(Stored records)
################

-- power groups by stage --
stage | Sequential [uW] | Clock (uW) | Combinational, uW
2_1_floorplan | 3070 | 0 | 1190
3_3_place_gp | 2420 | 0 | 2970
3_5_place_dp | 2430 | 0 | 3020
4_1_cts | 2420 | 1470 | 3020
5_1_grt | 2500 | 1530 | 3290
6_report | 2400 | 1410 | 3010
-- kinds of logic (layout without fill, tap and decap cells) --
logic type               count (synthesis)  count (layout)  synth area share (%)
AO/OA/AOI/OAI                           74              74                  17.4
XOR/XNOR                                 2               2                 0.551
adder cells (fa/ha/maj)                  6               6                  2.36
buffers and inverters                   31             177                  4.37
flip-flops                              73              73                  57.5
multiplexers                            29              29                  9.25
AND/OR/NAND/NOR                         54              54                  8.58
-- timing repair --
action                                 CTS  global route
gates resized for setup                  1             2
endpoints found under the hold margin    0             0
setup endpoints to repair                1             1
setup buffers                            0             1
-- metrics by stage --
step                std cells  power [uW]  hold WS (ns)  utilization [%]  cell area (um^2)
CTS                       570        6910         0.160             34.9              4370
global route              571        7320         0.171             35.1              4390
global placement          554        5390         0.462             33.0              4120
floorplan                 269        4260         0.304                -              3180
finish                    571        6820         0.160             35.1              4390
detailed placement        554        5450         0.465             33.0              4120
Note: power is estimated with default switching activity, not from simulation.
$ cat src/rtl/dldo_switch_ctrl.sv
// dldo_switch_ctrl: power-switch array actuator for the digital LDO.
// Steps a saturating count of enabled PMOS switches up or down according to
// the comparator decision, with a step size set by the active loop mode.
// In fine mode a steady limit cycle (repeated direction reversals) freezes
// the array and raises settled until the dither breaks or the mode changes.
module dldo_switch_ctrl #(
  parameter int NSW         = 64,
  parameter int CW          = 7,
  parameter int RESET_COUNT = 32,
  parameter int COARSE_STEP = 8,
  parameter int MEDIUM_STEP = 4,
  parameter int FINE_STEP   = 1,
  parameter int UPDATE_DIV  = 2,
  parameter int DITHER_N    = 4,
  parameter int LOCK_EXIT   = 3
) (
  input  logic           clk,
  input  logic           rst,
  input  logic           coarse_loop,
  input  logic           medium_loop,
  input  logic           fine_loop,
  input  logic           cmp_low,
  output logic [CW-1:0]  sw_count,
  output logic [NSW-1:0] sw_therm,
  output logic           at_max,
  output logic           at_min,
  output logic           settled,
  output logic           mode_err
);

  localparam int DIV_W  = (UPDATE_DIV > 1) ? $clog2(UPDATE_DIV) : 1;
  localparam int REV_W  = $clog2(DITHER_N + 1);
  localparam int EXIT_W = $clog2(LOCK_EXIT + 1);

  localparam logic [CW:0]     NSW_X     = (CW+1)'(NSW);
  localparam logic [CW-1:0]   NSW_C     = CW'(NSW);
  localparam logic [CW-1:0]   RST_CNT   = CW'(RESET_COUNT);
  localparam logic [DIV_W-1:0]  DIV_LAST  = DIV_W'(UPDATE_DIV - 1);
  localparam logic [REV_W-1:0]  DITHER_V  = REV_W'(DITHER_N);
  localparam logic [EXIT_W-1:0] EXIT_V    = EXIT_W'(LOCK_EXIT);

  typedef enum logic [1:0] {
    ST_IDLE = 2'd0,
    ST_STEP = 2'd1,
    ST_LOCK = 2'd2
  } state_t;

  state_t              state_r, state_n;
  logic [CW-1:0]       sw_count_r, sw_count_n;
  logic [DIV_W-1:0]    div_r, div_n;
  logic [REV_W-1:0]    rev_cnt_r, rev_cnt_n;
  logic [EXIT_W-1:0]   same_cnt_r, same_cnt_n;
  logic                dir_q_r, dir_q_n;
  logic                mode_err_r, mode_err_n;
  logic                settled_r, settled_n;
  logic                at_max_r, at_min_r;

  logic [1:0]          en_cnt_s;
  logic                multi_s;
  logic                none_s;
  logic [CW-1:0]       step_s;
  logic [CW:0]         sum_s;
  logic [CW-1:0]       up_cnt_s;
  logic [CW-1:0]       down_cnt_s;
  logic [REV_W-1:0]    rev_inc_s;
  logic [EXIT_W-1:0]   same_inc_s;
  logic [NSW-1:0]      sw_therm_s;

  // Enable population and the step size of the (single) active mode.
  always_comb begin
    en_cnt_s = {1'b0, coarse_loop} + {1'b0, medium_loop} + {1'b0, fine_loop};
    multi_s  = (en_cnt_s >= 2'd2);
    none_s   = (en_cnt_s == 2'd0);
    if (coarse_loop) begin
      step_s = CW'(COARSE_STEP);
    end else if (medium_loop) begin
      step_s = CW'(MEDIUM_STEP);
    end else begin
      step_s = CW'(FINE_STEP);
    end
  end

  // Saturating up/down candidates; the sum is one bit wider so it never wraps.
  always_comb begin
    sum_s = {1'b0, sw_count_r} + {1'b0, step_s};
    if (sum_s > NSW_X) begin
      up_cnt_s = NSW_C;
    end else begin
      up_cnt_s = sum_s[CW-1:0];
    end
    if (step_s > sw_count_r) begin
      down_cnt_s = '0;
    end else begin
      down_cnt_s = sw_count_r - step_s;
    end
    rev_inc_s  = rev_cnt_r + REV_W'(1);
    same_inc_s = same_cnt_r + EXIT_W'(1);
  end

  // Next-state and counter update; a multi-enable edge freezes everything.
  always_comb begin
    state_n    = state_r;
    sw_count_n = sw_count_r;
    div_n      = div_r;
    rev_cnt_n  = rev_cnt_r;
    same_cnt_n = same_cnt_r;
    dir_q_n    = dir_q_r;
    mode_err_n = 1'b0;
    if (multi_s) begin
      mode_err_n = 1'b1;
    end else begin
      case (state_r)
        ST_IDLE: begin
          if (!none_s) begin
            state_n   = ST_STEP;
            div_n     = '0;
            rev_cnt_n = '0;
          end else begin
            state_n = ST_IDLE;
          end
        end
        ST_STEP: begin
          if (none_s) begin
            state_n = ST_IDLE;
          end else if (div_r == DIV_LAST) begin
            div_n   = '0;
            dir_q_n = cmp_low;
            if (cmp_low) begin
              sw_count_n = up_cnt_s;
            end else begin
              sw_count_n = down_cnt_s;
            end
            // Only fine-mode updates contribute to limit-cycle detection.
            if (fine_loop && (cmp_low != dir_q_r)) begin
              rev_cnt_n = rev_inc_s;
              if (rev_inc_s == DITHER_V) begin
                state_n    = ST_LOCK;
                same_cnt_n = '0;
              end else begin
                state_n = ST_STEP;
              end
            end else begin
              rev_cnt_n = '0;
            end
          end else begin
            div_n = div_r + DIV_W'(1);
          end
        end
        ST_LOCK: begin
          if (none_s) begin
            state_n = ST_IDLE;
          end else if (coarse_loop || medium_loop) begin
            state_n    = ST_STEP;
            div_n      = '0;
            rev_cnt_n  = '0;
            same_cnt_n = '0;
          end else if (cmp_low == dir_q_r) begin
            // A run of same-polarity samples means the loop has drifted off lock.
            if (same_inc_s == EXIT_V) begin
              state_n    = ST_STEP;
              div_n      = '0;
              rev_cnt_n  = '0;
              same_cnt_n = '0;
            end else begin
              same_cnt_n = same_inc_s;
            end
          end else begin
            same_cnt_n = '0;
            dir_q_n    = cmp_low;
          end
        end
        default: begin
          state_n = ST_IDLE;
        end
      endcase
    end
    settled_n = (state_n == ST_LOCK);
  end

  // State and counter registers with synchronous reset.
  always_ff @(posedge clk) begin
    if (rst) begin
      state_r    <= ST_IDLE;
      sw_count_r <= RST_CNT;
      div_r      <= '0;
      rev_cnt_r  <= '0;
      same_cnt_r <= '0;
      dir_q_r    <= 1'b0;
      mode_err_r <= 1'b0;
      settled_r  <= 1'b0;
      at_max_r   <= (RST_CNT == NSW_C);
      at_min_r   <= (RST_CNT == '0);
    end else begin
      state_r    <= state_n;
      sw_count_r <= sw_count_n;
      div_r      <= div_n;
      rev_cnt_r  <= rev_cnt_n;
      same_cnt_r <= same_cnt_n;
      dir_q_r    <= dir_q_n;
      mode_err_r <= mode_err_n;
      settled_r  <= settled_n;
      at_max_r   <= (sw_count_n == NSW_C);
      at_min_r   <= (sw_count_n == '0);
    end
  end

  // Thermometer decode of the registered count.
  always_comb begin
    sw_therm_s = '0;
    for (int i = 0; i < NSW; i++) begin
      sw_therm_s[i] = (32'(i) < 32'(sw_count_r));
    end
  end

  assign sw_count = sw_count_r;
  assign sw_therm = sw_therm_s;
  assign at_max   = at_max_r;
  assign at_min   = at_min_r;
  assign settled  = settled_r;
  assign mode_err = mode_err_r;

endmodule

$ cat config.mk
export PLATFORM = sky130hd
export DESIGN_NAME = dldo_switch_ctrl
export DESIGN_NICKNAME = d
export VERILOG_FILES = /design/src/rtl/dldo_switch_ctrl.sv
export SDC_FILE = /design/constraint.sdc
export NUM_CORES = 1
export LEC_CHECK = 0
export CORE_AREA = 2 2 70 72
export DETAILED_ROUTE_END_ITERATION = 7
export DIE_AREA = 0 0 72 74
export GPL_TIMING_DRIVEN = 0
export HOLD_SLACK_MARGIN = 0.12
export PLACE_DENSITY = 0.9
export RECOVER_POWER = 25
export SKIP_CTS_REPAIR_TIMING = 1
export SYNTH_ARGS = -nofsm -noshare
export SYNTH_HDL_FRONTEND = slang
export SYNTH_SLANG_ARGS = --single-unit
$ cat constraint.sdc
create_clock -name clk -period 4.08 [get_ports clk]
set_input_delay 0.612 -clock clk [delete_from_list [all_inputs] [get_ports clk]]
set_output_delay 0.612 -clock clk [all_outputs]
set_load 0.03 [all_outputs]
# [Word level (Yosys, flattened, before mapping)]
# Cells that the tools add are included.
[classes] reduce_logical=11 add_sub_neg=7 n_eq_ne=18 n_mux=53 magnitude_cmp=67 bitwise_logic=1
[op_table] operator="6-bit by 7-bit less-than comparator with 1-bit output, first input constant" n=32
[op_table] operator="5-bit by 7-bit less-than comparator with 1-bit output, first input constant" n=16
[op_table] operator="4-bit by 7-bit less-than comparator with 1-bit output, first input constant" n=8
[op_table] operator="7-bit 2-to-1 mux" n=8
[op_table] operator="2-bit 2-to-1 mux" n=17
[op_table] operator="3-bit by 7-bit less-than comparator with 1-bit output, first input constant" n=4
[op_table] operator="3-bit 2-to-1 mux" n=9
[op_table] operator="7-bit AND reduction" n=3
[op_table] operator="2-bit inequality test, second input constant" n=8
[op_table] operator="1-bit by 7-bit less-than comparator with 1-bit output, first input constant" n=2
[op_table] operator="2-bit by 7-bit less-than comparator with 1-bit output, first input constant" n=2
[op_table] operator="1-bit 2-to-1 mux" n=14
[op_table] operator="3-bit one-hot mux with 3 select lines" n=1
[op_table] operator="7-bit by 7-bit adder with 8-bit output" n=1
[op_table] operator="8-bit by 7-bit > comparator with 1-bit output, second input constant" n=1
[op_table] operator="8-bit AND reduction" n=1
[op_table] operator="7-bit == test, second input constant" n=1
[op_table] operator="7-bit > comparator" n=1
[op_table] operator="7-bit zero test" n=1
[op_table] operator="7-bit subtractor" n=1
[op_table] operator="2-bit == test, second input constant" n=3
[op_table] operator="3-bit inequality test, second input constant" n=2
[op_table] operator="2-bit one-hot mux with 3 select lines" n=1
[op_table] operator="2-bit zero test" n=2
[op_table] operator="18 further kinds" n=18
[word_totals] out_inout_bits=75 ff_bits=20

# [Depth between registers and ports, before layout]
[depth] depth_word=11 mapped_depth=11

# [Worst setup path after synthesis]
# Ideal clock, no wire load.
[synth_timing] path_kind="register -> output" start="register sw_count_r[5], in the netlist sw_count[5]" end="output sw_therm[32]" path_stages_with_launch=4 path_slack_ns=1.364 t_arrival_ns=2.104 path_cell_list="dfxtp_1 clkbuf_1 nor4b_1 a21oi_1"
[synth_between] elab_chain_len=1
[synth_rtl] element="start, declared" line="49" text="logic [CW-1:0] sw_count_r, sw_count_n;"
[synth_rtl] element="start signal, assigned" line="195" text="sw_count_r <= sw_count_n;"
[synth_rtl] element="6-bit by 7-bit less-than comparator with 1-bit output" line="211" text="sw_therm_s[i] = (32'(i) < 32'(sw_count_r));"
[synth_rtl] element="end, declared" line="24" text="output logic [NSW-1:0] sw_therm,"
# No other way between the ends.

# [Worst setup path in the final report]
[layout_timing] start="input coarse_loop" end="register at_min_r, in the netlist at_min"
[layout_between] elab_chain_len=10
[layout_rtl] element="start, declared" line="19" text="input logic coarse_loop,"
[layout_rtl] element="7-bit 2-to-1 mux" line="74" text="if (coarse_loop) begin"
[layout_rtl] element="7-bit by 7-bit adder with 8-bit output" line="85" text="sum_s = {1'b0, sw_count_r} + {1'b0, step_s};"
[layout_rtl] element="8-bit by 7-bit > comparator with 1-bit output" line="86" text="if (sum_s > NSW_X) begin"
[layout_rtl] element="7-bit 2-to-1 mux" line="86"
[layout_rtl] element="7-bit 2-to-1 mux" line="128" text="if (cmp_low) begin"
[layout_rtl] element="7-bit 2-to-1 mux" line="125" text="end else if (div_r == DIV_LAST) begin"
[layout_rtl] element="7-bit 2-to-1 mux" line="123" text="if (none_s) begin"
[layout_rtl] element="7-bit 2-to-1 mux" line="112" text="case (state_r)"
[layout_rtl] element="7-bit 2-to-1 mux *" line="109" text="if (multi_s) begin"
[layout_rtl] element="7-bit zero test *" line="203" text="at_min_r <= (sw_count_n == '0);"
[layout_rtl] element="end signal, assigned" line="192" text="at_min_r <= (RST_CNT == '0);"
[layout_rtl] element="end signal, assigned" line="203"
[layout_rtl] element="end, declared" line="56" text="logic at_max_r, at_min_r;"
# Every way passes the cells marked *; elsewhere a longest branch is shown, timed or not.
# A chain may end at the register's enable or synchronous reset.
<file path="src/rtl/morphle_config_loader.sv">
`default_nettype none
// ============================================================================
// Module      : morphle_config_loader
// Description : Wishbone slave that queues Morphle Logic configuration rows
//               in a FIFO and shifts each one into the yblock with a timed
//               confclk strobe, capturing the row leaving the chain bottom.
// Revision    : 1.0 - initial release
// ============================================================================
module morphle_config_loader #(
  parameter int BLOCKWIDTH = 16,
  parameter int DEPTH      = 16,
  parameter int HALF       = 2
) (
  input  logic                  wb_clk_i,
  input  logic                  wb_rst_i,
  input  logic                  wbs_stb_i,
  input  logic                  wbs_cyc_i,
  input  logic                  wbs_we_i,
  input  logic [3:0]            wbs_sel_i,
  input  logic [31:0]           wbs_dat_i,
  input  logic [31:0]           wbs_adr_i,
  output logic                  wbs_ack_o,
  output logic [31:0]           wbs_dat_o,
  output logic                  cfg_reset,
  output logic                  confclk,
  output logic [BLOCKWIDTH-1:0] cbitin,
  input  logic [BLOCKWIDTH-1:0] cbitout,
  output logic                  busy
);

  localparam int c_AW = $clog2(DEPTH);
  localparam int c_CW = c_AW + 1;
  localparam int c_PW = (HALF > 1) ? $clog2(HALF) : 1;
  localparam logic [c_PW-1:0] c_PHASE_LAST = c_PW'(HALF - 1);
  localparam logic [c_CW-1:0] c_FULL_COUNT = c_CW'(DEPTH);
  localparam logic [1:0] c_ADR_CTRL     = 2'd0;
  localparam logic [1:0] c_ADR_DATA     = 2'd1;
  localparam logic [1:0] c_ADR_STATUS   = 2'd2;
  localparam logic [1:0] c_ADR_READBACK = 2'd3;

  typedef enum logic [1:0] {
    S_IDLE  = 2'd0,
    S_SETUP = 2'd1,
    S_HIGH  = 2'd2,
    S_HOLD  = 2'd3
  } state_t;

  // Registered state
  logic                  r_ack;
  logic [31:0]           r_dat;
  logic                  r_cfg_reset;
  logic                  r_overflow;
  logic                  r_confclk;
  logic [BLOCKWIDTH-1:0] r_cbitin;
  logic [BLOCKWIDTH-1:0] r_readback;
  logic [BLOCKWIDTH-1:0] r_mem [DEPTH];
  logic [c_AW-1:0]       r_wr_ptr;
  logic [c_AW-1:0]       r_rd_ptr;
  logic [c_CW-1:0]       r_count;
  state_t                r_state;
  logic [c_PW-1:0]       r_phase;

  // Combinational
  logic                  w_req;
  logic                  w_wr;
  logic                  w_rd;
  logic [1:0]            w_adr;
  logic                  w_clr;
  logic                  w_push_req;
  logic                  w_push;
  logic                  w_pop;
  logic                  w_overflow_set;
  logic                  w_overflow_clr;
  logic                  w_full;
  logic                  w_empty;
  logic                  w_phase_last;
  logic [BLOCKWIDTH-1:0] w_head;
  state_t                w_state_nxt;
  logic [31:0]           w_status;
  logic [31:0]           w_readback_ext;
  logic [31:0]           w_rdata;
  logic                  w_unused_bits;

  // Address bits outside [3:2], upper selects and unused data bits are ignored.
  assign w_unused_bits = ^{wbs_adr_i, wbs_sel_i, wbs_dat_i};

  assign w_req = wbs_cyc_i & wbs_stb_i & ~r_ack;
  assign w_wr  = w_req & wbs_we_i;
  assign w_rd  = w_req & ~wbs_we_i;
  assign w_adr = wbs_adr_i[3:2];

  assign w_full       = (r_count == c_FULL_COUNT);
  assign w_empty      = (r_count == '0);
  assign w_head       = r_mem[r_rd_ptr];
  assign w_phase_last = (r_phase == c_PHASE_LAST);

  // Clear takes priority over any push arriving in the same cycle.
  assign w_clr          = w_wr & (w_adr == c_ADR_CTRL) & wbs_dat_i[1];
  assign w_push_req     = w_wr & (w_adr == c_ADR_DATA) & (wbs_sel_i[1:0] == 2'b11) & ~w_clr;
  // A push into a full FIFO is still accepted when a pop frees the slot.
  assign w_push         = w_push_req & (~w_full | w_pop);
  assign w_overflow_set = w_push_req & w_full & ~w_pop;
  assign w_overflow_clr = w_wr & (w_adr == c_ADR_STATUS) & wbs_dat_i[11];

  assign busy      = (r_state != S_IDLE) | ~w_empty;
  assign wbs_ack_o = r_ack;
  assign wbs_dat_o = r_dat;
  assign cfg_reset = r_cfg_reset;
  assign confclk   = r_confclk;
  assign cbitin    = r_cbitin;

  // Row storage; contents are don't-care until written.
  always_ff @(posedge wb_clk_i) begin
    if (w_push) begin
      r_mem[r_wr_ptr] <= wbs_dat_i[BLOCKWIDTH-1:0];
    end
  end

  // FIFO pointers and occupancy count.
  always_ff @(posedge wb_clk_i or posedge wb_rst_i) begin
    if (wb_rst_i) begin
      r_wr_ptr <= '0;
      r_rd_ptr <= '0;
      r_count  <= '0;
    end else if (w_clr) begin
      r_wr_ptr <= '0;
      r_rd_ptr <= '0;
      r_count  <= '0;
    end else begin
      if (w_push) r_wr_ptr <= r_wr_ptr + 1'b1;
      if (w_pop)  r_rd_ptr <= r_rd_ptr + 1'b1;
      case ({w_push, w_pop})
        2'b10:   r_count <= r_count + 1'b1;
        2'b01:   r_count <= r_count - 1'b1;
        default: r_count <= r_count;
      endcase
    end
  end

  // Sequencer state register and per-phase cycle counter.
  always_ff @(posedge wb_clk_i or posedge wb_rst_i) begin
    if (wb_rst_i) begin
      r_state <= S_IDLE;
      r_phase <= '0;
    end else begin
      r_state <= w_state_nxt;
      if ((w_state_nxt != r_state) || (r_state == S_IDLE)) begin
        r_phase <= '0;
      end else begin
        r_phase <= r_phase + 1'b1;
      end
    end
  end

  // Sequencer next state; a pop happens on leaving IDLE or at the end of HOLD.
  always_comb begin
    w_state_nxt = r_state;
    w_pop       = 1'b0;
    case (r_state)
      S_IDLE: begin
        if (!w_empty && !w_clr) begin
          w_pop       = 1'b1;
          w_state_nxt = S_SETUP;
        end
      end
      S_SETUP: begin
        if (w_phase_last) w_state_nxt = S_HIGH;
      end
      S_HIGH: begin
        if (w_phase_last) w_state_nxt = S_HOLD;
      end
      S_HOLD: begin
        if (w_phase_last) begin
          if (!w_empty && !w_clr) begin
            w_pop       = 1'b1;
            w_state_nxt = S_SETUP;
          end else begin
            w_state_nxt = S_IDLE;
          end
        end
      end
      default: w_state_nxt = S_IDLE;
    endcase
  end

  // Strobe, row and readback registers; confclk follows the next state so it is a clean flop output.
  always_ff @(posedge wb_clk_i or posedge wb_rst_i) begin
    if (wb_rst_i) begin
      r_confclk  <= 1'b0;
      r_cbitin   <= '0;
      r_readback <= '0;
    end else begin
      r_confclk <= (w_state_nxt == S_HIGH);
      if (w_pop) r_cbitin <= w_head;
      if ((r_state == S_HIGH) && (r_phase == '0)) r_readback <= cbitout;
    end
  end

  // Read data multiplexer.
  always_comb begin
    w_status          = '0;
    w_status[7:0]     = 8'(r_count);
    w_status[8]       = busy;
    w_status[9]       = w_full;
    w_status[10]      = w_empty;
    w_status[11]      = r_overflow;
    w_readback_ext    = '0;
    w_readback_ext[BLOCKWIDTH-1:0] = r_readback;
    case (w_adr)
      c_ADR_CTRL:     w_rdata = {31'd0, r_cfg_reset};
      c_ADR_STATUS:   w_rdata = w_status;
      c_ADR_READBACK: w_rdata = w_readback_ext;
      default:        w_rdata = '0;
    endcase
  end

  // Wishbone handshake, control register and sticky overflow flag.
  always_ff @(posedge wb_clk_i or posedge wb_rst_i) begin
    if (wb_rst_i) begin
      r_ack       <= 1'b0;
      r_dat       <= '0;
      r_cfg_reset <= 1'b1;
      r_overflow  <= 1'b0;
    end else begin
      r_ack <= w_req;
      r_dat <= w_rd ? w_rdata : 32'd0;
      if (w_wr && (w_adr == c_ADR_CTRL)) r_cfg_reset <= wbs_dat_i[0];
      if (w_overflow_clr) begin
        r_overflow <= 1'b0;
      end else if (w_overflow_set) begin
        r_overflow <= 1'b1;
      end
    end
  end

endmodule
`default_nettype wire
</file>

################

### [WHAT IS REQUIRED]
Only the lines above from the line containing "export SYNTH_SLANG_ARGS = --single-unit" through the line containing "# Cells that the tools add are included." should be retyped, exactly and with both ends included.

### [EXERCISE RESPONSE]
export SYNTH_SLANG_ARGS = --single-unit
$ cat constraint.sdc
create_clock -name clk -period 4.08 [get_ports clk]
set_input_delay 0.612 -clock clk [delete_from_list [all_inputs] [get_ports clk]]
set_output_delay 0.612 -clock clk [all_outputs]
set_load 0.03 [all_outputs]
# [Word level (Yosys, flattened, before mapping)]
# Cells that the tools add are included.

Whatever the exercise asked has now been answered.